Development of an improved method of detection of infectious parvovirus B19

Abstract

Background Parvovirus B19, the only known pathogenic human parvovirus is the aetiologic agent of erythema infectiosum, transient aplastic crisis, pure red cell aplasia, and hydrops fetalis. Transmission is either by respiratory secretions or, as it can be present at high titre in plasma, by blood and blood products. B19 is only cultured with difficulty in vitro, and there is no readily available assay for detecting B19 infectivity or neutralizing antibodies. Objectives In this study, we evaluated different methods to detect viral infection for the purpose of developing automated methods for large-scale testing of viral infectivity, development of neutralizing antibody and viral inactivation assays.

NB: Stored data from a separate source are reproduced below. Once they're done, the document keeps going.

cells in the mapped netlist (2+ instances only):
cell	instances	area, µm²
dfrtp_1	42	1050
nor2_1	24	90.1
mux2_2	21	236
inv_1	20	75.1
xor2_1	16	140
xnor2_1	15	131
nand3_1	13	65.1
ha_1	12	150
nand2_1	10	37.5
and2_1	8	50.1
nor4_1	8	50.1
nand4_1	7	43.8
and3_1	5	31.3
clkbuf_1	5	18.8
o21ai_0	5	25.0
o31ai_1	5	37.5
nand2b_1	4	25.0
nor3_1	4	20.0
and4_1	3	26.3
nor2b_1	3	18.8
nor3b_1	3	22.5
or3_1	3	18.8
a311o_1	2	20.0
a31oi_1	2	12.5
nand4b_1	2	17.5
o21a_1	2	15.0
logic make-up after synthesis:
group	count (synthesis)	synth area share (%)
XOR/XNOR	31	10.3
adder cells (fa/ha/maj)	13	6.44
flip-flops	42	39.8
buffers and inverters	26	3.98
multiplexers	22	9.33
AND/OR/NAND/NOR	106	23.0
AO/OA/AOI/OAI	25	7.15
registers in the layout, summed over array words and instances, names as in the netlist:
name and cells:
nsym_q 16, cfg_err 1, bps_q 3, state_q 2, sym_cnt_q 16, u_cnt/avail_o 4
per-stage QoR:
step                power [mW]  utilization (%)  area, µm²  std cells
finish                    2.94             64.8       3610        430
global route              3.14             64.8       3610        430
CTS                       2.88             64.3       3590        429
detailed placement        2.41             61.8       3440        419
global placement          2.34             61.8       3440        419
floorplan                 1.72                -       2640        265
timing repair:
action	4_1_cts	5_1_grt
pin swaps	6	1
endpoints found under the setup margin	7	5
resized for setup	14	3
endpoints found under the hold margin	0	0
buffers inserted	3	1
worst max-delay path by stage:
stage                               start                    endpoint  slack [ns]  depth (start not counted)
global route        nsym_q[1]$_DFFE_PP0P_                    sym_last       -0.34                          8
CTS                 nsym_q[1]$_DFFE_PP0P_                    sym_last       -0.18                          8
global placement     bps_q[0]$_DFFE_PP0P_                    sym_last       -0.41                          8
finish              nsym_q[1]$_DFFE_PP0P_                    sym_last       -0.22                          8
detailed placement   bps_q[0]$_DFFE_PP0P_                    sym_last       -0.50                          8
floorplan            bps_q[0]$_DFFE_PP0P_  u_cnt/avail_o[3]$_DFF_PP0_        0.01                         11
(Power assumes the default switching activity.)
$ cat src/rtl/seq_mult_pkg.sv
// Shared types and defaults for the sequential shift-and-add multiplier.
// Holds the control state encoding and the default operand width.
package seq_mult_pkg;

    localparam int MULT_N_DEFAULT = 4;

    typedef enum logic [1:0] {
        IDLE = 2'd0,
        CALC = 2'd1,
        HOLD = 2'd2
    } mult_state_e;

endpackage

$ cat src/rtl/cla_n.sv
// N-bit carry-lookahead adder: every carry is a flat sum of generate terms
// gated by the propagate chain above it, with no ripple between bits.
module cla_n #(
    parameter int N = 4
) (
    input  logic [N-1:0] a,
    input  logic [N-1:0] b,
    input  logic         ci,
    output logic [N-1:0] s,
    output logic         co
);

    logic [N-1:0] g;
    logic [N-1:0] pr;
    logic [N:0]   c;

    assign g  = a & b;
    assign pr = a ^ b;
    assign c[0] = ci;

    genvar gi;
    generate
        for (gi = 0; gi < N; gi++) begin : g_carry
            logic carry_v;
            logic prop_v;

            // c[gi+1] = g[gi] | p[gi]g[gi-1] | ... | p[gi..0]ci
            always_comb begin
                carry_v = 1'b0;
                for (int j = 0; j <= gi; j++) begin
                    prop_v = 1'b1;
                    for (int k = j + 1; k <= gi; k++) begin
                        prop_v = prop_v & pr[k];
                    end
                    carry_v = carry_v | (g[j] & prop_v);
                end
                prop_v = 1'b1;
                for (int k = 0; k <= gi; k++) begin
                    prop_v = prop_v & pr[k];
                end
                carry_v = carry_v | (prop_v & ci);
            end

            assign c[gi+1] = carry_v;
            assign s[gi]   = pr[gi] ^ c[gi];
        end
    endgenerate

    assign co = c[N];

endmodule
[config.mk]
export PLATFORM = sky130hd
export DESIGN_NAME = fp_regfile_wb
export DESIGN_NICKNAME = d
export VERILOG_FILES = /design/src/rtl/fp_regfile_wb.sv
export SDC_FILE = /design/constraint.sdc
export NUM_CORES = 2
export LEC_CHECK = 0
export CORE_MARGIN = 10
export CORE_UTILIZATION = 63
export CTS_CLUSTER_DIAMETER = 40
export DETAILED_ROUTE_END_ITERATION = 6
export PLACE_DENSITY_LB_ADDON = 0.2
export SLEW_MARGIN = 0
export SYNTH_ARGS = -nofsm -noshare
export SYNTH_HDL_FRONTEND = slang
export SYNTH_SLANG_ARGS = --single-unit
[constraint.sdc]
create_clock -name clk -period 4.63 [get_ports clk]
set_clock_uncertainty 0.15 [all_clocks]
set_input_delay 0.926 -clock clk [delete_from_list [all_inputs] [get_ports clk]]
set_output_delay 0.926 -clock clk [all_outputs]
set_load 0.1 [all_outputs]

Study design Different cell lines were evaluated for their ability to support B19 infection and assays tested for sensitivity and ease of performing. A high-throughput assay was validated by determining infectious virus in blood pools and for determining neutralizing antibody in sera. Results B19 protein production was detected by immunofluorescence (IF) staining and increased viral DNA production by dot blot hybridization and quantitative PCR. The detection of RNA transcripts by RT-PCR assay and quantitative RT-PCR (qRT-PCR) was used as an indirect marker for infection. Of the cell lines tested, the subclone UT7/Epo-S1 showed the greatest sensitivity to B19 infection, with detection of viral transcripts by qRT-PCR the preferred assay. The assays were validated by experiments to determine the infectious titre of sera from acutely infected humans, to evaluate the presence of infectious virus in human donor plasma pools and to measure neutralizing antibodies.